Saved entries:
[Start of Attachment]

<file path="config.mk">
export PLATFORM = sky130hd
export DESIGN_NAME = mem_writeback_flat
export DESIGN_NICKNAME = d
export VERILOG_FILES = /design/src/rtl/mem_writeback_pkg.sv /design/src/rtl/mem_writeback_if.sv /design/src/rtl/mem_writeback_load_align.sv /design/src/rtl/mem_writeback.sv /design/src/flat_wrapper.sv
export SDC_FILE = /design/constraint.sdc
export NUM_CORES = 1
export LEC_CHECK = 0
export BUFFER_PORTS_ARGS = -buffer_cell sky130_fd_sc_hd__buf_2
export CAP_MARGIN = 25
export CELL_PAD_IN_SITES_DETAIL_PLACEMENT = 1
export CELL_PAD_IN_SITES_GLOBAL_PLACEMENT = 1
export CORE_ASPECT_RATIO = 0.9
export CORE_MARGIN = 2
export CORE_UTILIZATION = 47
export CTS_CLUSTER_DIAMETER = 150
export DETAILED_ROUTE_END_ITERATION = 16
export GPL_TIMING_DRIVEN = 0
export PLACE_DENSITY_LB_ADDON = 0.1
export SETUP_SLACK_MARGIN = 0.2
export SLEW_MARGIN = 20
export SYNTH_ARGS = -nofsm -noshare
export SYNTH_HDL_FRONTEND = slang
export SYNTH_SLANG_ARGS = --single-unit
</file>
<file path="constraint.sdc">
create_clock -name clk -period 4.05 [get_ports clk]
set_input_delay 0.81 -clock clk [delete_from_list [all_inputs] [get_ports clk]]
set_output_delay 0.81 -clock clk [all_outputs]
set_load 0.05 [all_outputs]
</file>
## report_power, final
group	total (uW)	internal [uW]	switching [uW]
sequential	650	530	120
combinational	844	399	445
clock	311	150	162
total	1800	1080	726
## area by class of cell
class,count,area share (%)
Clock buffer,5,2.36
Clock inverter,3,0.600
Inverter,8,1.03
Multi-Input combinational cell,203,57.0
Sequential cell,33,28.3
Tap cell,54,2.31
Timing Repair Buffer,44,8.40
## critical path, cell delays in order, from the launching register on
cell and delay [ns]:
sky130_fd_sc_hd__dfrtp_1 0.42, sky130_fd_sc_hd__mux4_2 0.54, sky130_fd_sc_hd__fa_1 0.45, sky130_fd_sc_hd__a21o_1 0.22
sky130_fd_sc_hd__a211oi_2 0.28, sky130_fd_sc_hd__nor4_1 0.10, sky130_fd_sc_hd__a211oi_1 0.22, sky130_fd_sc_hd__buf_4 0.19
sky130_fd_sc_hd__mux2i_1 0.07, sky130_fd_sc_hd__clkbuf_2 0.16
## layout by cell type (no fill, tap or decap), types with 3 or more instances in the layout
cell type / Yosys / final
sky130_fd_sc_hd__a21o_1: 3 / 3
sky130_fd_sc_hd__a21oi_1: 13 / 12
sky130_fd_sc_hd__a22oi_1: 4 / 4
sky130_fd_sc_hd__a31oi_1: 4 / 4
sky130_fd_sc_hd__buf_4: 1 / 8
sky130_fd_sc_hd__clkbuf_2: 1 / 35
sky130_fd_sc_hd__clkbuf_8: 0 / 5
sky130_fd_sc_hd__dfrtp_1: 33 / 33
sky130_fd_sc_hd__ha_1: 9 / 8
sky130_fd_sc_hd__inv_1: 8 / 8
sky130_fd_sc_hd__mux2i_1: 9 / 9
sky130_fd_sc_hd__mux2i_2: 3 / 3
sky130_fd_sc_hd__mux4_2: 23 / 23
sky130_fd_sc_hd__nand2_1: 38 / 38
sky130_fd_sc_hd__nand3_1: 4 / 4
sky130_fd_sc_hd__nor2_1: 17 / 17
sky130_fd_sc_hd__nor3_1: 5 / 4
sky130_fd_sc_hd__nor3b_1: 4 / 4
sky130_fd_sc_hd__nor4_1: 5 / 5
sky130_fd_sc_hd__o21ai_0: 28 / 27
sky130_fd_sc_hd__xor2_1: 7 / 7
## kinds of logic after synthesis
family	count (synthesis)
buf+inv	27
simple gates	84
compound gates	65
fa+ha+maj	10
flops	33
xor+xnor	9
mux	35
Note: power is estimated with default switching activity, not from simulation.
File: src/rtl/brus16_pkg.sv
// Shared constants and state encoding for the rect-table copy engine.
package brus16_pkg;

  localparam int DATA_WIDTH       = 16;
  localparam int MEM_ADDR_WIDTH   = 13;
  localparam int RECT_COUNT       = 64;
  localparam int RECT_WORDS       = 5;
  localparam logic [MEM_ADDR_WIDTH-1:0] RECT_BASE = 13'h1000;
  localparam int RECT_TOTAL_WORDS = RECT_COUNT * RECT_WORDS;

  typedef enum logic [1:0] {
    IDLE  = 2'd0,
    READ  = 2'd1,
    DRAIN = 2'd2
  } rect_copy_state_t;

endpackage

File: src/rtl/rect_copy_addr_gen.sv
// Read side of the rect copy: issues one data-memory read per cycle from
// BASE for TOTAL words, flagging the final read with 'last'.
module rect_copy_addr_gen
  import brus16_pkg::*;
#(
  parameter int MEM_ADDR_WIDTH = brus16_pkg::MEM_ADDR_WIDTH,
  parameter int TOTAL          = brus16_pkg::RECT_TOTAL_WORDS,
  parameter logic [MEM_ADDR_WIDTH-1:0] BASE = brus16_pkg::RECT_BASE
) (
  input  logic                      clk,
  input  logic                      reset,
  input  logic                      start,
  input  logic                      abort,
  output logic                      mem_re,
  output logic [MEM_ADDR_WIDTH-1:0] mem_addr,
  output logic                      last
);

  localparam int CNT_W = $clog2(TOTAL + 1);
  localparam logic [CNT_W-1:0] LAST_CNT = CNT_W'(TOTAL - 1);

  logic [CNT_W-1:0]          rd_cnt_q, rd_cnt_d;
  logic                      mem_re_q, mem_re_d;
  logic [MEM_ADDR_WIDTH-1:0] mem_addr_q, mem_addr_d;

  // rd_cnt_q is the index of the read currently presented on mem_addr.
  assign last     = mem_re_q && (rd_cnt_q == LAST_CNT);
  assign mem_re   = mem_re_q;
  assign mem_addr = mem_addr_q;

  always_comb begin
    rd_cnt_d   = rd_cnt_q;
    mem_re_d   = mem_re_q;
    mem_addr_d = mem_addr_q;
    if (start) begin
      rd_cnt_d   = '0;
      mem_re_d   = 1'b1;
      mem_addr_d = BASE;
    end else if (mem_re_q) begin
      if (abort || last) begin
        mem_re_d   = 1'b0;
        mem_addr_d = '0;
      end else begin
        rd_cnt_d   = rd_cnt_q + CNT_W'(1);
        mem_addr_d = mem_addr_q + MEM_ADDR_WIDTH'(1);
      end
    end
  end

  always_ff @(posedge clk) begin
    if (reset) begin
      rd_cnt_q   <= '0;
      mem_re_q   <= 1'b0;
      mem_addr_q <= '0;
    end else begin
      rd_cnt_q   <= rd_cnt_d;
      mem_re_q   <= mem_re_d;
      mem_addr_q <= mem_addr_d;
    end
  end

endmodule
===== src/rtl/sram_mem_controller_pkg.sv =====
// Shared types and constants for the SRAM memory controller: FSM state encoding,
// SRAM data width, phase-counter width and the byte-address to word-index mapping.
package sram_mem_controller_pkg;

    localparam int unsigned SRAM_DW = 16;
    localparam int unsigned CNT_W   = 4;

    typedef enum logic [1:0] {
        ST_IDLE = 2'd0,
        ST_LOW  = 2'd1,
        ST_HIGH = 2'd2,
        ST_DONE = 2'd3
    } state_t;

    // Word index relative to the SRAM base; the caller truncates to the SRAM word width.
    function automatic logic [31:0] word_index(input logic [31:0] byte_addr, input logic [31:0] base);
        return (byte_addr - base) >> 2;
    endfunction

endpackage


===== src/rtl/sram_mem_controller_phase_counter.sv =====
// Loadable down-counter timing each half-word phase; load has priority and the count
// saturates at zero, which is flagged combinationally.
module sram_mem_controller_phase_counter
    import sram_mem_controller_pkg::*;
(
    input  logic             i_clk,
    input  logic             i_rst,
    input  logic             i_load,
    input  logic [CNT_W-1:0] i_load_val,
    input  logic             i_dec,
    output logic [CNT_W-1:0] o_count,
    output logic             o_zero_c
);

    logic [CNT_W-1:0] r_count;

    always_ff @(posedge i_clk or negedge i_rst) begin
        if (!i_rst) begin
            r_count <= '0;
        end else if (i_load) begin
            r_count <= i_load_val;
        end else if (i_dec && (r_count != '0)) begin
            r_count <= r_count - CNT_W'(1);
        end
    end

    assign o_count  = r_count;
    assign o_zero_c = (r_count == '0);

endmodule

[End of Attachment]

### Exercise prompt
All that is wanted is the number of lines in the records that include the string "class".

### Answer to this problem
2